Our Take, With Doug Sheridan
The Economist writes, since the Industrial Revolution, rich countries have mostly grown faster than poor ones.
The Economist writes, since the Industrial Revolution, rich countries have mostly grown faster than poor ones. The two decades after around 1995 were an astonishing exception. Gaps in GDP narrowed, extreme poverty plummeted, and global public health and education improved vastly, with a big fall in infant mortality and a rise in school enrollment. Globalization played a big role.
Today, however, those miracles are a faint memory. Extreme poverty has barely fallen since 2015. Measures of global public health improved only slowly in the late 2010s, and then went into decline after the pandemic.
Depending on where you draw the line between rich and poor countries, the worst-off have stopped growing faster than richer ones, or are even falling further behind. For the more than 700MM people who are still in extreme poverty—and the 3 billion who are merely poor—this is all grim news.

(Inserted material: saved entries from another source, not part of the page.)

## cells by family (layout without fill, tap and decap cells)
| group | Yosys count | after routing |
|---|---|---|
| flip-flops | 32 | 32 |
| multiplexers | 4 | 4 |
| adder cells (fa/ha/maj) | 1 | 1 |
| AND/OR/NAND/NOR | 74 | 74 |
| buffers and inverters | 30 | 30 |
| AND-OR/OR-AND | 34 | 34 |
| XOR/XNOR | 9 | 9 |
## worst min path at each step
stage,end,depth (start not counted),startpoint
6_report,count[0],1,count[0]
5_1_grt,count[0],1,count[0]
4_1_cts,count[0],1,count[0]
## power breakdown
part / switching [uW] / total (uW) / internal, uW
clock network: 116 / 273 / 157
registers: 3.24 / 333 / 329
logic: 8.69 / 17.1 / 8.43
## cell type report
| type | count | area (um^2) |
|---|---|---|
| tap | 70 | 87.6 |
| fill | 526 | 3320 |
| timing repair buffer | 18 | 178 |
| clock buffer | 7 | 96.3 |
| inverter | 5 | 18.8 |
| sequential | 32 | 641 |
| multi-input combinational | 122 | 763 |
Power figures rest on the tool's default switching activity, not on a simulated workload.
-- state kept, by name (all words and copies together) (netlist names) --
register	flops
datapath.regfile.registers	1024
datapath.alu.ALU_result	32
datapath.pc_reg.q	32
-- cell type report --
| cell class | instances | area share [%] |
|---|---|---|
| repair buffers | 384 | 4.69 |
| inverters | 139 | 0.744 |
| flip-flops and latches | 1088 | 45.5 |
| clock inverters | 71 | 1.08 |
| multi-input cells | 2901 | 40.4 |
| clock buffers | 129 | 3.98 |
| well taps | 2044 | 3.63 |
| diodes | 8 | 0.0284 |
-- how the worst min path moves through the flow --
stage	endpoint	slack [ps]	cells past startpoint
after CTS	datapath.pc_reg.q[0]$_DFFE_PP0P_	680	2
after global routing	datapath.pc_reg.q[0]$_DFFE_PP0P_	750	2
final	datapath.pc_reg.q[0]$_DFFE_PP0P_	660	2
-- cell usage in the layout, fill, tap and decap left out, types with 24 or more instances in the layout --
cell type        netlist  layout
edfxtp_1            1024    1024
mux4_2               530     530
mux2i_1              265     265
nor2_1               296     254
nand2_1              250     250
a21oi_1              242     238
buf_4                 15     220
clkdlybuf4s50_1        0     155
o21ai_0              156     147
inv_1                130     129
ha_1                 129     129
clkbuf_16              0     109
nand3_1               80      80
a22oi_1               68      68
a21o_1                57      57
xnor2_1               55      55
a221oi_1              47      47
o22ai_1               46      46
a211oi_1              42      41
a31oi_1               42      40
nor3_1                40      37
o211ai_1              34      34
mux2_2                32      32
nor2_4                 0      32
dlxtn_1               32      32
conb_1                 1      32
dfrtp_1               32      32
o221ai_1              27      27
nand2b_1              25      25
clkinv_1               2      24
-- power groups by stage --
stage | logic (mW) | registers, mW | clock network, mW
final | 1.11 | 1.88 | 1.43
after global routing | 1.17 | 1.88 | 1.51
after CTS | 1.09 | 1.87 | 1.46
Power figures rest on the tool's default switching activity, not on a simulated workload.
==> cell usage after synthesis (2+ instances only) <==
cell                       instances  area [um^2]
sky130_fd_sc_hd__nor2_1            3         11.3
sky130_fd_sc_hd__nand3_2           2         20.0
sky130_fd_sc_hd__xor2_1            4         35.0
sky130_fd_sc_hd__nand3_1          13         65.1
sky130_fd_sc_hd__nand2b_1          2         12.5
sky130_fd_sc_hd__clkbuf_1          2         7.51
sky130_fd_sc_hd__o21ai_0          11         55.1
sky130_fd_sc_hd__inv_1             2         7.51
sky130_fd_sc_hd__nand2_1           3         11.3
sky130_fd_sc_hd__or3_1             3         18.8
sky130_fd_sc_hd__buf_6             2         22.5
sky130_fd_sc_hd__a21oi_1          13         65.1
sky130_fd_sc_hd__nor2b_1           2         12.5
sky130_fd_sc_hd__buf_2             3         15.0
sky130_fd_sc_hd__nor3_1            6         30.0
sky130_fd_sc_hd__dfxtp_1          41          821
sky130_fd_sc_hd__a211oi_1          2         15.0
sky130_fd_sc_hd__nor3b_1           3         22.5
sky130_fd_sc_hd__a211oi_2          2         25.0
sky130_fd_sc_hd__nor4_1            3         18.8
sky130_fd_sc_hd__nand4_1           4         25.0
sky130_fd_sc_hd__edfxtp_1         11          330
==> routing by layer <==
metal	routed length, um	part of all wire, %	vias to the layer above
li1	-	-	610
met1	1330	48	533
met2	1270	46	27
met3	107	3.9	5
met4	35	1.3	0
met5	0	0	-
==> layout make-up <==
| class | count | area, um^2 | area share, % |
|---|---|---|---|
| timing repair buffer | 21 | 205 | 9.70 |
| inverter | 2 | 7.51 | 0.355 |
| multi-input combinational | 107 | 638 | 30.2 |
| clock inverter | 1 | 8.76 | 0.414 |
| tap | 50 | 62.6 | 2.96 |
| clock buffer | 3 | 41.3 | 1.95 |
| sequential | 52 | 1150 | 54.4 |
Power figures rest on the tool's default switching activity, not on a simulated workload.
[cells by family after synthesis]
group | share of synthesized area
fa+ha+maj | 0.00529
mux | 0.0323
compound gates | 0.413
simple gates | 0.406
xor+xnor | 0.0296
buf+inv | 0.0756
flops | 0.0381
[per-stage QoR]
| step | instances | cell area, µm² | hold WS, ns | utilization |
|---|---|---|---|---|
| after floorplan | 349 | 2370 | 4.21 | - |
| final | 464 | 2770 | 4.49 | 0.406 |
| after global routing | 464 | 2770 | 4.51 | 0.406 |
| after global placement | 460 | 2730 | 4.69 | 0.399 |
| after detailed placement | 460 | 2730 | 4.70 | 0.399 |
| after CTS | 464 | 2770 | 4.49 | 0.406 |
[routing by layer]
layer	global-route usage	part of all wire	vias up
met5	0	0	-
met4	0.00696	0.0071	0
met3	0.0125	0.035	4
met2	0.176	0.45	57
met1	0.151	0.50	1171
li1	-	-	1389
--- design.v ---
module ClockDivider(cin,cout, count);
	 input cin;
	 output reg cout;
	 output reg[31:0] count; 
	 parameter D = 32'd12500000;
	 always @(posedge cin)
	 begin
		 count <= count + 32'd1;
		 if (count >= (D-1)) begin
			 cout <= ~cout;
			 count <= 32'd0;
		 end
	end
endmodule
--- run.sh ---
#!/bin/bash
# OpenROAD 26Q1-2900-gdf79404cd8, Yosys 0.63+post, stock flow scripts
make -C /OpenROAD-flow-scripts/flow DESIGN_CONFIG=/design/flow/config.mk WORK_HOME=/design/flow/orfs finish
--- config.mk ---
export PLATFORM = sky130hd
export DESIGN_NAME = ClockDivider
export DESIGN_NICKNAME = ClockDivider
export VERILOG_FILES = /design/flow/design.v
export SDC_FILE = /design/flow/constraint.sdc
export NUM_CORES = 4
export LEC_CHECK = 1
export CORE_UTILIZATION = 30
--- constraint.sdc ---
current_design ClockDivider

set clk_period 5.7
set clk_io_pct 0.2

create_clock -name clk0 -period $clk_period [get_ports {cin}]

set non_clock_inputs [all_inputs -no_clocks]
set_input_delay [expr $clk_period * $clk_io_pct] -clock clk0 $non_clock_inputs
set_output_delay [expr $clk_period * $clk_io_pct] -clock clk0 [all_outputs]
==> Slide: Implementation Results <==
Implementation Results

Run
  – Max-Cap Viols: 0
  – Tool warnings: 25

Finish
  – Area growth syn-to-layout: 35.07%
  – Top cell excl fill/tap: clkdlybuf4s50_1
  – Core Util, Final: 42.69%
  – Layout cells sized above 1: 6.486%
  – Most frequent cells in the layout: clkdlybuf4s50_1 (33), dfxtp_1 (32), a21oi_1 (17)

Power
  – Sw Pwr: 0.08564 mW
  – Combinational power share: 1.8%
  – Flop pwr share: 54.4%
  – Clock network power share: 43.7%
  – PwrDens: 232.0 nW/µm²
  – Fraction of power spent switching nets: 19.59%
  – P_int: 0.3514 mW
  – Worst vdd ir: 0.1818 mV
  – Lkg Pwr: 0.5904 nW

Clocking
  – TritonCTS Buffers: 5
  – Late-Pin Clk Latency: 0.28 ns
  – H-tree depth: 2
  – Post_cts resized: 0
  – Root Driver: clkbuf_8
  – Hold_buf cts: 0
  – Worst-case clock buffer depth: 2
  – CTS sink count: 33
  – Clk slew on worst S/H paths: 0.07 ns
  – Setup Fix Bufs, Post-CTS: 0
  – CTS tree: done

Hold path
  – Hold WC Path Type: flop to flop
  – HP Start: count[0]
  – Hold Path Depth: 1
  – Endpoint of the worst hold path: count[0]

Critical path
  – R2R Path Start: count[0]
  – Critical path start-end classification: flop to output port
  – Crit path max fanout: 7
  – Critical Path RT: 4.56 ns
  – WP buf/inv: 1
  – Arrival @ worst endpoint: 1.28 ns
  – Max stage delay on crit path: 0.52 ns
  – FF-to-FF End: count[20]
  – CP delay by family, top: buffers and inverters
  – Cell-by-cell trace of the critical path: clkdlybuf4s50_1
  – CP endpoint kind: output port
  – R2R setup slack: 3.56 ns
  – Crit start category: flop
  – CP max-delay cell: clkdlybuf4s50_1
  – Reg2Reg Depth: 5

Place
  – Dpl hpwl: 2064 µm
  – Routability-driven placement congestion ratio: 0.7994
  – IO buf count: 33

Logic synthesis
  – Tally of yosys warning messages: 1
  – Yosys chip area: 1395 µm²
  – Yosys stat cell total: 145
  – Avg Inst Size Synth: 9.621 µm²
  – Seq share, synth: 48.07%
  – Largest cells by area: dfxtp_1 (46%), xnor2_1 (6.9%), a21oi_1 (6.1%)
  – Gate Count Post-Synth: 145
  – Cell Type Count: 31
  – Number of enable flip-flop cells: 1
  – Synthesized area: 1395 µm²
  – Dominant cell area share: 45.92%
  – Post-synth top flop: dfxtp_1
  – Ys async rst share: 0%
  – Ys flops: 33
  – Yosys top cell by area: dfxtp_1

Global route
  – Initial antenna violation count: 0
  – First-pass GRT wire length: 5264 µm
  – Vias in the first global route: 1170
  – Largest net degree at the start of global routing: 26
  – Total gr overflow: 0
  – Total track usage: 13.26%

Drt
  – Vias per inst: 5.063
  – Antenna cells: 0
  – Post-route DRC: 0
  – Drt initial violations: 60
  – DR pass1 iterations: 4
  – Post-DRT Antenna Nets: 0
  – WL final: 3070 µm
  – Vias: 1200
  – Avg WL per Cell: 12.95 µm

Timing
  – # setup viols final: 0
  – Period utilisation layout: 42.49%
  – Max Slew Vio Count: 0
  – Endpoints failing hold: 0
  – Worst relative slew slack: 46.37%
  – Unrepaired setup endpoints after global routing: no
  – TNS Setup: 0 ns
  – Clock Skew: 0.004438 ns
  – Worst slew pin tran: 0.8044 ns
  – FMAX: 0.4129 GHz
  – Post-layout minimum cycle time: 2.422 ns

Floorplanning
  – Die ar.: 4927 µm²
  – Die height: 70.20 µm
  – Die W: 70.20 µm
  – Standard-cell rows: 24
  – Core Area: 4414 µm²
  – Fp util: 31.60%
  – IO Pins: 34

Run status
  – Status: completed
## cell families after synthesis
group | Yosys count | synth area share (%)
XOR/XNOR | 15 | 9.417
buffers and inverters | 12 | 3.497
adder cells (fa/ha/maj) | 1 | 0.8967
other | 1 | 0.2688
AND/OR/NAND/NOR | 48 | 22.15
flip-flops | 33 | 48.07
AND-OR/OR-AND | 35 | 15.70
## final cells by class
cell class | count | area, µm²
Inverter | 4 | 15.01
Fill cell | 417 | 2530
Clock buffer | 7 | 96.34
Tap cell | 52 | 65.06
Timing Repair Buffer | 33 | 330.3
Clock inverter | 1 | 5.005
Sequential cell | 33 | 670.6
Multi-Input combinational cell | 107 | 701.9
## layer usage
layer,part of all wire [%],GRT usage [%],vias to the layer above
li1,-,-,609
met1,50,21.29,555
met2,43,18.38,31
met3,5.8,3.796,5
met4,1.4,2.222,0
met5,0,0,-
## synth_stat cells (4+ instances only)
cell	number
dfxtp_1	32
a21oi_1	17
xnor2_1	11
nand3_1	8
a22oi_1	7
nand2_1	7
nor4_1	6
clkbuf_1	5
o31ai_1	5
or4_1	5
inv_1	4
nand4_1	4
or3_1	4
xor2_1	4
## worst max path at each step
| stage | startpoint | end | slack (ns) | cells past startpoint |
|---|---|---|---|---|
| CTS | count[4] | count[4] | 3.26 | 1 |
| global route | count[4] | count[4] | 3.21 | 1 |
| finish | count[4] | count[4] | 3.28 | 1 |
## power by group through the flow
stage	combinational [mW]	clock, mW	sequential (mW)
CTS	0.00832	0.195	0.238
global route	0.00909	0.211	0.238
finish	0.00805	0.191	0.238
## stage by stage
stage | power [mW] | hold WS (ns) | instance area (µm²) | setup WS (ns) | instances
2_1_floorplan | 0.2431 | 0.4599 | 1421 | 3.791 | 152
3_3_place_gp | 0.2511 | 0.4958 | 1783 | 3.591 | 229
3_5_place_dp | 0.2514 | 0.5123 | 1783 | 3.586 | 229
4_1_cts | 0.4417 | 0.5298 | 1884 | 3.264 | 237
5_1_grt | 0.4586 | 0.5689 | 1884 | 3.210 | 237
6_report | 0.4371 | 0.5284 | 1884 | 3.278 | 237
## flip-flops by register name, indices dropped and copies added (netlist names)
register / cells
count: 32
cout: 1
Power is estimated from default activity; no workload was simulated.
==> design/flow/config.mk <==
export PLATFORM = sky130hd
export DESIGN_NAME = ClockDividerFast
export DESIGN_NICKNAME = ClockDividerFast
export VERILOG_FILES = /design/flow/design.v
export SDC_FILE = /design/flow/constraint.sdc
export NUM_CORES = 4
export LEC_CHECK = 1
export CORE_AREA = 10 10 92 92
export DIE_AREA = 0 0 102 102
==> design/flow/constraint.sdc <==
current_design ClockDividerFast

set clk_period 4.2
set clk_io_pct 0.2

create_clock -name clk0 -period $clk_period [get_ports {cin}]

set non_clock_inputs [all_inputs -no_clocks]
set_input_delay [expr $clk_period * $clk_io_pct] -clock clk0 $non_clock_inputs
set_output_delay [expr $clk_period * $clk_io_pct] -clock clk0 [all_outputs]
==> design/flow/design.v <==
module ClockDividerFast(cin,cout);
	input cin;
	output reg cout;
	reg[31:0] count; 
	parameter D = 32'd2500000;
	always @(posedge cin)
	begin
		count <= count + 32'd1;
			if (count >= (D-1)) begin
			cout <= ~cout;
			count <= 32'd0;
		end
	end
endmodule
==> design/flow/run.sh <==
#!/bin/bash
# OpenROAD 26Q1-2900-gdf79404cd8, Yosys 0.63+post, stock flow scripts
make -C /OpenROAD-flow-scripts/flow DESIGN_CONFIG=/design/flow/config.mk WORK_HOME=/design/flow/orfs finish
$ cat flow/run.sh
#!/bin/bash
# OpenROAD 26Q1-2900-gdf79404cd8, Yosys 0.63+post, stock flow scripts
make -C /OpenROAD-flow-scripts/flow DESIGN_CONFIG=/design/flow/config.mk WORK_HOME=/design/flow/orfs finish
$ cat flow/config.mk
export PLATFORM = sky130hd
export DESIGN_NAME = Mips_processor
export DESIGN_NICKNAME = Mips_processor
export VERILOG_FILES = /design/flow/design.v
export SDC_FILE = /design/flow/constraint.sdc
export NUM_CORES = 4
export LEC_CHECK = 1
export CORE_UTILIZATION = 40
export SYNTH_MEMORY_MAX_BITS = 65536
$ cat flow/constraint.sdc
current_design Mips_processor

set clk_period 223.2
set clk_io_pct 0.2

create_clock -name clk0 -period $clk_period [get_ports {clk}]

set non_clock_inputs [all_inputs -no_clocks]
set_input_delay [expr $clk_period * $clk_io_pct] -clock clk0 $non_clock_inputs
set_output_delay [expr $clk_period * $clk_io_pct] -clock clk0 [all_outputs]
$ cat flow/design.v
module ALU #(
  parameter N_bit=32
) (
  input [N_bit-1 : 0] SrcA,SrcB,
  input [2:0] ALUControl,
  output reg [N_bit-1 : 0] ALUResult,
  output reg Zero
);
reg [2*N_bit-1 : 0] mult;
always @(*) begin
  ALUResult='b0;
  mult='b0;
  Zero='b1;
  case (ALUControl)
    3'b000:begin
      ALUResult= SrcA & SrcB;
      if (ALUResult) begin
        Zero = 0 ;
      end else begin
        Zero=1 ;
      end
    end
    3'b001:begin
      ALUResult= SrcA | SrcB;
      if (ALUResult) begin
        Zero = 0 ;
      end else begin
        Zero=1 ;
      end
    end
    3'b010:begin
      ALUResult= SrcA + SrcB;
      if (ALUResult) begin
        Zero = 0 ;
      end else begin
        Zero=1 ;
      end
    end
    3'b100:begin
      ALUResult= SrcA - SrcB;
      if (ALUResult) begin
        Zero = 0 ;
      end else begin
        Zero=1 ;
      end
    end
    3'b101:begin
      mult= SrcA * SrcB;
      ALUResult=mult[N_bit-1 : 0];
      if (ALUResult) begin
        Zero = 0 ;
      end else begin
        Zero=1 ;
      end
    end
    3'b110:begin
      if (SrcA<SrcB) begin
        ALUResult='d1;
      end else begin
        ALUResult='b0;
      end
      if (ALUResult) begin
        Zero = 0 ;
      end else begin
        Zero=1 ;
      end
    end
    default: begin 
      ALUResult='b0;
      Zero=1; 
    end
  endcase
end
endmodule
module ALU_Decoder (
  input [5:0] funct,
  input [1:0] aluop,
  output reg [2:0] alucontrol
);
always @(*) begin
  alucontrol=3'b0;
  casex ({aluop,funct})
    8'b00xxxxxx:begin
      alucontrol= 010;
    end 
    8'b01xxxxxx:begin
      alucontrol=100;
    end
    8'b10100000:begin
      alucontrol=010;
    end
    8'b10100010:begin
      alucontrol=100;
    end
    8'b10101010:begin
      alucontrol=110;
    end
    8'b10011100:begin
      alucontrol=101;
    end
    default: begin
      alucontrol=010;
    end
  endcase
end
endmodule
module Adder #(
parameter N_bit=32
) (
  input [N_bit-1 : 0] A,B,
  output [N_bit-1 : 0] result
);
assign result=A+B;
endmodule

Much of the problem is due to a lack of focus on what works. The International Monetary Fund and The World Bank are juggling promoting reform and development with fighting climate change and other progressive causes. Aid budgets have been squeezed, hurting global public-health campaigns. Cash has been diverted from helping the poorest to greening power grids.
The biggest problem, though, is that home-grown reform has ground to a halt. With some notable exceptions, the world’s leaders are more interested in state control, industrial policy and protectionism than the examples of the 1990s—and it is no accident that such policies boost their own power.
In the past, Western ideas ideas spread because communism was proved backward compared to America’s prosperity and power. Today, poorer countries instead look to the Chinese model of industrial policy and state-owned enterprises, drawing entirely the wrong lessons from the country’s growth.
To Sum It Up: The world will pay for its failure to learn from history. Rich countries will cope, as they usually do, but conditions are in decline as gov'ts of all stripes reject the principles that powered a golden era. Nobody will suffer more as a result than the world’s poor.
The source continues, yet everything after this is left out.